W dalszym ciągu bohaterka ma problemy z odczytywaniem intencji ludzi, chociaż przyswaja bez trudu liczne ciekawostki z różnych dziedzin wiedzy. W dalekiej Japonii czuje się jeszcze bardziej wystawiona na cel: nie ma przy sobie ani jedynej przyjaciółki Nat, ani osobistego stalkera – kumpla Toby’ego. Z oczywistych względów odrzuca opiekuńczego Nicka, rodziców nie chce martwić, a babcia pierwszego dnia odjeżdża w siną dal. Teraz, gdyby cokolwiek poszło nie tak, świat Harriet runie. I dlatego katastrofy zawodowe splatają się tu z prywatnymi i zamieniają w sytuację bez wyjścia – Holly Smale (na szczęście) nie zna ograniczeń w tworzeniu pułapek oraz przeszkód dla bezbronnej nastolatki.
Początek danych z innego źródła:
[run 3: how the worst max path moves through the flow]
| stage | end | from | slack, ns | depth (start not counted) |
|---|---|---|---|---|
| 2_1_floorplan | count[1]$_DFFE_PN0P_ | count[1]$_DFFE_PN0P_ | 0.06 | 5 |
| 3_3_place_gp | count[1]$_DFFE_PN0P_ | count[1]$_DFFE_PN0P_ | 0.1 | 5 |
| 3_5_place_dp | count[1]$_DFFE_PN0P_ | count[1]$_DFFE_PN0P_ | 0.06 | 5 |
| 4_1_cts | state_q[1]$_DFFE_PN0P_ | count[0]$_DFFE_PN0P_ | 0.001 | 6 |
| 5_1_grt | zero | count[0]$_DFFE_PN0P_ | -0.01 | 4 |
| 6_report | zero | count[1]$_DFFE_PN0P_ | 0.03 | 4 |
Gdyby kariera modelki była marzeniem i przeznaczeniem Harriet, Holly Smale nie udałoby się tworzyć kolejnych komicznych punktów fabuły. Dowcip polega tutaj na niedopasowaniu bohaterki do sytuacji (co wywołuje też autoironię) i na przejaskrawianiu wpadek. „Japońska katastrofa” to również starannie obmyślane charaktery – do Wilbura i Toby’ego dołączy teraz Rin i babcia Harriet, każdy, kto wchodzi na scenę, ma coś ciekawego i zabawnego do zaprezentowania. W otoczeniu geek girl nie ma nudziarzy, zresztą nawet sama Harriet, mimo społecznego nieprzystosowania, do nudziarzy nie może się zaliczać. Dziewczyna wykazuje się talentem do niszczenia wszystkiego, co powinno zostać ochronione i do kompromitowania się na każdym kroku. A przecież humor tej serii polega na sympatii do bohaterki (i jej dziwactw). Holly Smale wie dobrze, jak wywoływać śmiech – jej rozwiązania pozwoliły już na wypełnienie ciekawymi historiami dwóch tomów, a nie ulega wątpliwości, że fanki Harriet czekać będą na kolejne.
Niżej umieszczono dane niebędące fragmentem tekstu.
## src/rtl/print_arbiter.sv

```systemverilog
// print_arbiter
// Round-robin arbiter sharing one character printer among NREQ requesters.
// A grant is held for a whole message, until the character flagged last is
// accepted by the printer.
// Optional watchdog (macro PRINT_ARBITER_WATCHDOG_EN): reclaims the printer
// after TIMEOUT cycles in which the owner has no valid character.
//
//   state   | meaning
//   --------+-------------------------------------------
//   ST_IDLE | no owner; arbitrate among req_valid
//   ST_XFER | printer locked to r_owner until last/abort
module print_arbiter #(
    parameter int NREQ    = 4,
    parameter int DATA_W  = 8,
    parameter int TIMEOUT = 1023
) (
    input  logic                     clk,
    input  logic                     rst,
    input  logic [NREQ-1:0]          req_valid,
    input  logic [NREQ*DATA_W-1:0]   req_data,
    input  logic [NREQ-1:0]          req_last,
    output logic [NREQ-1:0]          req_ready,
    output logic                     pr_valid,
    output logic [DATA_W-1:0]        pr_data,
    input  logic                     pr_ready,
    output logic [NREQ-1:0]          grant,
    output logic                     busy,
    output logic                     abort
);

    localparam int IDX_W = (NREQ > 1) ? $clog2(NREQ) : 1;

    typedef enum logic {ST_IDLE, ST_XFER} state_t;

    state_t            r_state;
    state_t            w_state_nxt;
    logic [IDX_W-1:0]  r_owner;
    logic [IDX_W-1:0]  w_owner_nxt;
    logic [IDX_W-1:0]  r_rr_ptr;
    logic [IDX_W-1:0]  w_rr_ptr_nxt;
    logic [NREQ-1:0]   r_grant;
    logic [NREQ-1:0]   w_grant_nxt;
    logic              r_abort;
    logic              w_abort_nxt;

    logic              w_pick_found;
    logic [IDX_W-1:0]  w_pick;
    logic [IDX_W:0]    w_scan;
    logic              w_own_valid;
    logic              w_own_last;
    logic              w_xfer;
    logic              w_timeout;

    assign w_own_valid = req_valid[r_owner];
    assign w_own_last  = req_last[r_owner];
    assign w_xfer      = (r_state == ST_XFER) && w_own_valid && pr_ready;

    // Round-robin pick: first valid lane after the last served one, wrapping.
    always_comb begin
        w_pick_found = 1'b0;
        w_pick       = '0;
        w_scan       = '0;
        for (int k = 1; k <= NREQ; k++) begin
            w_scan = {1'b0, r_rr_ptr} + (IDX_W+1)'(k);
            if (w_scan >= (IDX_W+1)'(NREQ))
                w_scan = w_scan - (IDX_W+1)'(NREQ);
            if (!w_pick_found && req_valid[w_scan[IDX_W-1:0]]) begin
                w_pick_found = 1'b1;
                w_pick       = w_scan[IDX_W-1:0];
            end
        end
    end

`ifdef PRINT_ARBITER_WATCHDOG_EN
    localparam int WD_W = $clog2(TIMEOUT + 1);

    logic [WD_W-1:0] r_wd_cnt;

    // Count consecutive owner-idle cycles; printer backpressure does not count.
    always_ff @(posedge clk) begin
        if (rst || (r_state != ST_XFER) || w_own_valid)
            r_wd_cnt <= '0;
        else
            r_wd_cnt <= r_wd_cnt + WD_W'(1);
    end

    // Fires on the cycle in which the count would reach TIMEOUT.
    assign w_timeout = (r_state == ST_XFER) && !w_own_valid &&
                       (r_wd_cnt == WD_W'(TIMEOUT - 1));
`else
    assign w_timeout = 1'b0;
`endif

    // State register with synchronous reset.
    always_ff @(posedge clk) begin
        if (rst) begin
            r_state  <= ST_IDLE;
            r_owner  <= '0;
            r_rr_ptr <= IDX_W'(NREQ - 1);
            r_grant  <= '0;
            r_abort  <= 1'b0;
        end else begin
            r_state  <= w_state_nxt;
            r_owner  <= w_owner_nxt;
            r_rr_ptr <= w_rr_ptr_nxt;
            r_grant  <= w_grant_nxt;
            r_abort  <= w_abort_nxt;
        end
    end

    // Next-state logic: lock on arbitration, release on last transfer or abort.
    always_comb begin
        w_state_nxt  = r_state;
        w_owner_nxt  = r_owner;
        w_rr_ptr_nxt = r_rr_ptr;
        w_grant_nxt  = r_grant;
        w_abort_nxt  = 1'b0;
        case (r_state)
            ST_IDLE: begin
                if (w_pick_found) begin
                    w_state_nxt = ST_XFER;
                    w_owner_nxt = w_pick;
                    w_grant_nxt = {{(NREQ-1){1'b0}}, 1'b1} << w_pick;
                end
            end
            ST_XFER: begin
                if ((w_xfer && w_own_last) || w_timeout) begin
                    w_state_nxt  = ST_IDLE;
                    w_rr_ptr_nxt = r_owner;
                    w_grant_nxt  = '0;
                    w_abort_nxt  = w_timeout;
                end
            end
            default: begin
                w_state_nxt = ST_IDLE;
                w_grant_nxt = '0;
            end
        endcase
    end

    // Output mux: only the owner's lane reaches the printer.
    always_comb begin
        req_ready = '0;
        pr_valid  = 1'b0;
        pr_data   = '0;
        if (r_state == ST_XFER) begin
            pr_valid           = w_own_valid;
            pr_data            = req_data[int'(r_owner)*DATA_W +: DATA_W];
            req_ready[r_owner] = pr_ready;
        end
    end

    assign grant = r_grant;
    assign busy  = (r_state == ST_XFER);
    assign abort = r_abort;

endmodule

```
Ta powieść przywraca nastolatkom wiarę w siebie, ale pokazuje też, jak nieporozumienia mogą zniszczyć poczucie szczęścia. Smale wplata do tomu i wątek romansowy, i temat prawdziwej przyjaźni, próbuje też wskazać przyczyny niechęci czy odrzucenia – ale nigdy nie poucza. Jej Harriet jest ostatnią osobą, którą można by stawiać za wzór – więc czytelniczki z radością sięgną po historię przełamującą konwencję. Ta bohaterka powinna zrobić furorę w literaturze młodzieżowej – a autorka zasługuje na uwagę za sprawą ponadprzeciętnego poczucia humoru, licznych ciekawostek i nietypowego kierunku rozwoju fabuły. O kolorycie lokalnym „Japońskiej katastrofy” nie trzeba nawet wspominać.